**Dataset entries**
╔══
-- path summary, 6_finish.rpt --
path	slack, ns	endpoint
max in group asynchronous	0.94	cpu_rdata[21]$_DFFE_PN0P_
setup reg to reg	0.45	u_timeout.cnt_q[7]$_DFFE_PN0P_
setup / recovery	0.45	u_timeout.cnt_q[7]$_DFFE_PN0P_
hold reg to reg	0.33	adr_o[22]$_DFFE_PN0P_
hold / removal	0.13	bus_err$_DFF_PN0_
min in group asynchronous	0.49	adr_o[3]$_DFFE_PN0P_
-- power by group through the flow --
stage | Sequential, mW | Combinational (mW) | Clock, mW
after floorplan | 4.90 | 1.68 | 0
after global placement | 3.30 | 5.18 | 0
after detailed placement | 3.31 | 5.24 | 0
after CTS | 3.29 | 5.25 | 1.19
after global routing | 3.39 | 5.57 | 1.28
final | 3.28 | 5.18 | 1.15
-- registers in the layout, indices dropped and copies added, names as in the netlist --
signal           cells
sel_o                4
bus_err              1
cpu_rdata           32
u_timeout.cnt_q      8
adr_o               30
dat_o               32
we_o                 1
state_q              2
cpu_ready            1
--- config.mk ---
export PLATFORM = sky130hd
export DESIGN_NAME = bus_grant_ctrl
export DESIGN_NICKNAME = d
export VERILOG_FILES = /design/src/rtl/bus_grant_ctrl_pkg.sv /design/src/rtl/bus_grant_ctrl_picker.sv /design/src/rtl/bus_grant_ctrl.sv
export SDC_FILE = /design/constraint.sdc
export NUM_CORES = 1
export LEC_CHECK = 0
export CAP_MARGIN = 10
export CORE_MARGIN = 2
export CORE_UTILIZATION = 30
export DETAILED_ROUTE_END_ITERATION = 16
export GPL_ROUTABILITY_DRIVEN = 0
export PLACE_DENSITY = 0.52
export SLEW_MARGIN = 40
export SYNTH_ARGS = -nofsm -noshare
export SYNTH_HDL_FRONTEND = slang
export SYNTH_HIERARCHICAL = 1
export SYNTH_SLANG_ARGS = --single-unit
--- constraint.sdc ---
create_clock -name clk -period 2.6 [get_ports clk]
set_input_delay 0.39 -clock clk [delete_from_list [all_inputs] [get_ports clk]]
set_output_delay 0.39 -clock clk [all_outputs]
set_load 0.02 [all_outputs]
--- src/rtl/bus_grant_ctrl_pkg.sv ---
// Shared definitions for the bus grant controller: FSM state encoding, default mux codes
// and the owner-index width helper.
package bus_grant_ctrl_pkg;

  typedef enum logic [1:0] {
    ST_IDLE  = 2'd0,
    ST_GRANT = 2'd1,
    ST_TURN  = 2'd2
  } state_t;

  localparam logic [7:0] IDLE_CODE_DEFAULT = 8'h00;
  localparam logic [7:0] ALU_BASE_CODE     = 8'h10;

  function automatic int idx_width(input int n);
    return (n > 1) ? $clog2(n) : 1;
  endfunction

endpackage
$ cat src/rtl/unfold_serializer.sv
`default_nettype none
// ============================================================================
// Module   : unfold_serializer
// Purpose  : Converts L-lane sample blocks from an unfolded IIR filter into a
//            serial stream. Up to DEPTH blocks are buffered in a circular
//            buffer. Each block is emitted one sample per cycle under a
//            valid/ready handshake. Every block carries its own lane-order
//            reversal flag.
// Ports    : CLK      - clock, rising edge
//            RST_n    - synchronous reset, ACTIVE-HIGH (1 resets)
//            DIN      - input block, lane k at DIN[k*NBIT +: NBIT], lane 0 oldest
//            VIN      - DIN valid
//            REV      - per-block flag, 1 = emit lanes LANES-1..0
//            RDY_IN   - buffer can accept a block this cycle
//            DOUT     - current serial sample (0 when VOUT=0)
//            VOUT     - DOUT valid
//            RDY_OUT  - downstream ready
//            FILL     - blocks held, including the partially emitted block
//            OVF      - sticky, set when a block was offered while full
//            SCNT     - samples transferred since reset, wraps at 2^32
// Revision : 1.0 - initial release
// ============================================================================
module unfold_serializer #(
  parameter int NBIT  = 16,
  parameter int LANES = 3,
  parameter int DEPTH = 4
) (
  input  logic                         CLK,
  input  logic                         RST_n,
  input  logic [LANES*NBIT-1:0]        DIN,
  input  logic                         VIN,
  input  logic                         REV,
  output logic                         RDY_IN,
  output logic [NBIT-1:0]              DOUT,
  output logic                         VOUT,
  input  logic                         RDY_OUT,
  output logic [$clog2(DEPTH+1)-1:0]   FILL,
  output logic                         OVF,
  output logic [31:0]                  SCNT
);

  localparam int PW = $clog2(DEPTH);
  localparam int LW = $clog2(LANES);
  localparam int FW = $clog2(DEPTH+1);
  localparam logic [LW-1:0] C_LAST_LANE = LW'(LANES-1);
  localparam logic [FW-1:0] C_FULL      = FW'(DEPTH);

  // Block storage. There is no reset on the contents because only the
  // pointers and FILL decide what is valid.
  logic [LANES*NBIT-1:0] mem_q [DEPTH];
  logic                  rev_mem_q [DEPTH];

  logic [PW-1:0] wp_q, wp_d;
  logic [PW-1:0] rp_q, rp_d;
  logic [LW-1:0] li_q, li_d;
  logic [FW-1:0] fill_q, fill_d;
  logic          ovf_q, ovf_d;
  logic [31:0]   scnt_q, scnt_d;

  logic          rdy_in;
  logic          vout;
  logic          wr;
  logic          xfer;
  logic          rel;
  logic [LANES*NBIT-1:0] head;
  logic          head_rev;
  logic [LW-1:0] sel;
  logic [NBIT-1:0] dout;

  // RDY_IN depends only on registered state. When the buffer is full, a block
  // is refused even if the head block is released in the same cycle.
  assign rdy_in   = (fill_q != C_FULL);
  assign vout     = (fill_q != '0);
  assign wr       = VIN && rdy_in && !RST_n;
  assign xfer     = vout && RDY_OUT;
  assign rel      = xfer && (li_q == C_LAST_LANE);

  assign head     = mem_q[rp_q];
  assign head_rev = rev_mem_q[rp_q];
  assign sel      = head_rev ? (C_LAST_LANE - li_q) : li_q;

  always_comb begin
    dout = '0;
    if (vout) begin
      for (int k = 0; k < LANES; k++) begin
        if (sel == LW'(k)) dout = head[k*NBIT +: NBIT];
      end
    end
  end

  always_comb begin
    wp_d   = wp_q;
    rp_d   = rp_q;
    li_d   = li_q;
    fill_d = fill_q;
    ovf_d  = ovf_q;
    scnt_d = scnt_q;

    if (wr) wp_d = wp_q + 1'b1;
    if (VIN && !rdy_in) ovf_d = 1'b1;

    if (xfer) begin
      scnt_d = scnt_q + 32'd1;
      if (li_q == C_LAST_LANE) begin
        li_d = '0;
        rp_d = rp_q + 1'b1;
      end else begin
        li_d = li_q + 1'b1;
      end
    end

    if (wr && !rel)      fill_d = fill_q + 1'b1;
    else if (rel && !wr) fill_d = fill_q - 1'b1;

    if (RST_n) begin
      wp_d   = '0;
      rp_d   = '0;
      li_d   = '0;
      fill_d = '0;
      ovf_d  = 1'b0;
      scnt_d = '0;
    end
  end

  always_ff @(posedge CLK) begin
    wp_q   <= wp_d;
    rp_q   <= rp_d;
    li_q   <= li_d;
    fill_q <= fill_d;
    ovf_q  <= ovf_d;
    scnt_q <= scnt_d;
  end

  always_ff @(posedge CLK) begin
    if (wr) begin
      mem_q[wp_q]     <= DIN;
      rev_mem_q[wp_q] <= REV;
    end
  end

  assign RDY_IN = rdy_in;
  assign VOUT   = vout;
  assign DOUT   = dout;
  assign FILL   = fill_q;
  assign OVF    = ovf_q;
  assign SCNT   = scnt_q;

endmodule
`default_nettype wire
╚══
**ACTION ITEM**
Each entry must be set down exactly as it appears.

**YOUR SOLUTION**
-- path summary, 6_finish.rpt --
path	slack, ns	endpoint
max in group asynchronous	0.94	cpu_rdata[21]$_DFFE_PN0P_
setup reg to reg	0.45	u_timeout.cnt_q[7]$_DFFE_PN0P_
setup / recovery	0.45	u_timeout.cnt_q[7]$_DFFE_PN0P_
hold reg to reg	0.33	adr_o[22]$_DFFE_PN0P_
hold / removal	0.13	bus_err$_DFF_PN0_
min in group asynchronous	0.49	adr_o[3]$_DFFE_PN0P_
-- power by group through the flow --
stage | Sequential, mW | Combinational (mW) | Clock, mW
after floorplan | 4.90 | 1.68 | 0
after global placement | 3.30 | 5.18 | 0
after detailed placement | 3.31 | 5.24 | 0
after CTS | 3.29 | 5.25 | 1.19
after global routing | 3.39 | 5.57 | 1.28
final | 3.28 | 5.18 | 1.15
-- registers in the layout, indices dropped and copies added, names as in the netlist --
signal           cells
sel_o                4
bus_err              1
cpu_rdata           32
u_timeout.cnt_q      8
adr_o               30
dat_o               32
we_o                 1
state_q              2
cpu_ready            1
--- config.mk ---
export PLATFORM = sky130hd
export DESIGN_NAME = bus_grant_ctrl
export DESIGN_NICKNAME = d
export VERILOG_FILES = /design/src/rtl/bus_grant_ctrl_pkg.sv /design/src/rtl/bus_grant_ctrl_picker.sv /design/src/rtl/bus_grant_ctrl.sv
export SDC_FILE = /design/constraint.sdc
export NUM_CORES = 1
export LEC_CHECK = 0
export CAP_MARGIN = 10
export CORE_MARGIN = 2
export CORE_UTILIZATION = 30
export DETAILED_ROUTE_END_ITERATION = 16
export GPL_ROUTABILITY_DRIVEN = 0
export PLACE_DENSITY = 0.52
export SLEW_MARGIN = 40
export SYNTH_ARGS = -nofsm -noshare
export SYNTH_HDL_FRONTEND = slang
export SYNTH_HIERARCHICAL = 1
export SYNTH_SLANG_ARGS = --single-unit
--- constraint.sdc ---
create_clock -name clk -period 2.6 [get_ports clk]
set_input_delay 0.39 -clock clk [delete_from_list [all_inputs] [get_ports clk]]
set_output_delay 0.39 -clock clk [all_outputs]
set_load 0.02 [all_outputs]
--- src/rtl/bus_grant_ctrl_pkg.sv ---
// Shared definitions for the bus grant controller: FSM state encoding, default mux codes
// and the owner-index width helper.
package bus_grant_ctrl_pkg;

  typedef enum logic [1:0] {
    ST_IDLE  = 2'd0,
    ST_GRANT = 2'd1,
    ST_TURN  = 2'd2
  } state_t;

  localparam logic [7:0] IDLE_CODE_DEFAULT = 8'h00;
  localparam logic [7:0] ALU_BASE_CODE     = 8'h10;

  function automatic int idx_width(input int n);
    return (n > 1) ? $clog2(n) : 1;
  endfunction

endpackage
$ cat src/rtl/unfold_serializer.sv
`default_nettype none
// ============================================================================
// Module   : unfold_serializer
// Purpose  : Converts L-lane sample blocks from an unfolded IIR filter into a
//            serial stream. Up to DEPTH blocks are buffered in a circular
//            buffer. Each block is emitted one sample per cycle under a
//            valid/ready handshake. Every block carries its own lane-order
//            reversal flag.
// Ports    : CLK      - clock, rising edge
//            RST_n    - synchronous reset, ACTIVE-HIGH (1 resets)
//            DIN      - input block, lane k at DIN[k*NBIT +: NBIT], lane 0 oldest
//            VIN      - DIN valid
//            REV      - per-block flag, 1 = emit lanes LANES-1..0
//            RDY_IN   - buffer can accept a block this cycle
//            DOUT     - current serial sample (0 when VOUT=0)
//            VOUT     - DOUT valid
//            RDY_OUT  - downstream ready
//            FILL     - blocks held, including the partially emitted block
//            OVF      - sticky, set when a block was offered while full
//            SCNT     - samples transferred since reset, wraps at 2^32
// Revision : 1.0 - initial release
// ============================================================================
module unfold_serializer #(
  parameter int NBIT  = 16,
  parameter int LANES = 3,
  parameter int DEPTH = 4
) (
  input  logic                         CLK,
  input  logic                         RST_n,
  input  logic [LANES*NBIT-1:0]        DIN,
  input  logic                         VIN,
  input  logic                         REV,
  output logic                         RDY_IN,
  output logic [NBIT-1:0]              DOUT,
  output logic                         VOUT,
  input  logic                         RDY_OUT,
  output logic [$clog2(DEPTH+1)-1:0]   FILL,
  output logic                         OVF,
  output logic [31:0]                  SCNT
);

  localparam int PW = $clog2(DEPTH);
  localparam int LW = $clog2(LANES);
  localparam int FW = $clog2(DEPTH+1);
  localparam logic [LW-1:0] C_LAST_LANE = LW'(LANES-1);
  localparam logic [FW-1:0] C_FULL      = FW'(DEPTH);

  // Block storage. There is no reset on the contents because only the
  // pointers and FILL decide what is valid.
  logic [LANES*NBIT-1:0] mem_q [DEPTH];
  logic                  rev_mem_q [DEPTH];

  logic [PW-1:0] wp_q, wp_d;
  logic [PW-1:0] rp_q, rp_d;
  logic [LW-1:0] li_q, li_d;
  logic [FW-1:0] fill_q, fill_d;
  logic          ovf_q, ovf_d;
  logic [31:0]   scnt_q, scnt_d;

  logic          rdy_in;
  logic          vout;
  logic          wr;
  logic          xfer;
  logic          rel;
  logic [LANES*NBIT-1:0] head;
  logic          head_rev;
  logic [LW-1:0] sel;
  logic [NBIT-1:0] dout;

  // RDY_IN depends only on registered state. When the buffer is full, a block
  // is refused even if the head block is released in the same cycle.
  assign rdy_in   = (fill_q != C_FULL);
  assign vout     = (fill_q != '0);
  assign wr       = VIN && rdy_in && !RST_n;
  assign xfer     = vout && RDY_OUT;
  assign rel      = xfer && (li_q == C_LAST_LANE);

  assign head     = mem_q[rp_q];
  assign head_rev = rev_mem_q[rp_q];
  assign sel      = head_rev ? (C_LAST_LANE - li_q) : li_q;

  always_comb begin
    dout = '0;
    if (vout) begin
      for (int k = 0; k < LANES; k++) begin
        if (sel == LW'(k)) dout = head[k*NBIT +: NBIT];
      end
    end
  end

  always_comb begin
    wp_d   = wp_q;
    rp_d   = rp_q;
    li_d   = li_q;
    fill_d = fill_q;
    ovf_d  = ovf_q;
    scnt_d = scnt_q;

    if (wr) wp_d = wp_q + 1'b1;
    if (VIN && !rdy_in) ovf_d = 1'b1;

    if (xfer) begin
      scnt_d = scnt_q + 32'd1;
      if (li_q == C_LAST_LANE) begin
        li_d = '0;
        rp_d = rp_q + 1'b1;
      end else begin
        li_d = li_q + 1'b1;
      end
    end

    if (wr && !rel)      fill_d = fill_q + 1'b1;
    else if (rel && !wr) fill_d = fill_q - 1'b1;

    if (RST_n) begin
      wp_d   = '0;
      rp_d   = '0;
      li_d   = '0;
      fill_d = '0;
      ovf_d  = 1'b0;
      scnt_d = '0;
    end
  end

  always_ff @(posedge CLK) begin
    wp_q   <= wp_d;
    rp_q   <= rp_d;
    li_q   <= li_d;
    fill_q <= fill_d;
    ovf_q  <= ovf_d;
    scnt_q <= scnt_d;
  end

  always_ff @(posedge CLK) begin
    if (wr) begin
      mem_q[wp_q]     <= DIN;
      rev_mem_q[wp_q] <= REV;
    end
  end

  assign RDY_IN = rdy_in;
  assign VOUT   = vout;
  assign DOUT   = dout;
  assign FILL   = fill_q;
  assign OVF    = ovf_q;
  assign SCNT   = scnt_q;

endmodule
`default_nettype wire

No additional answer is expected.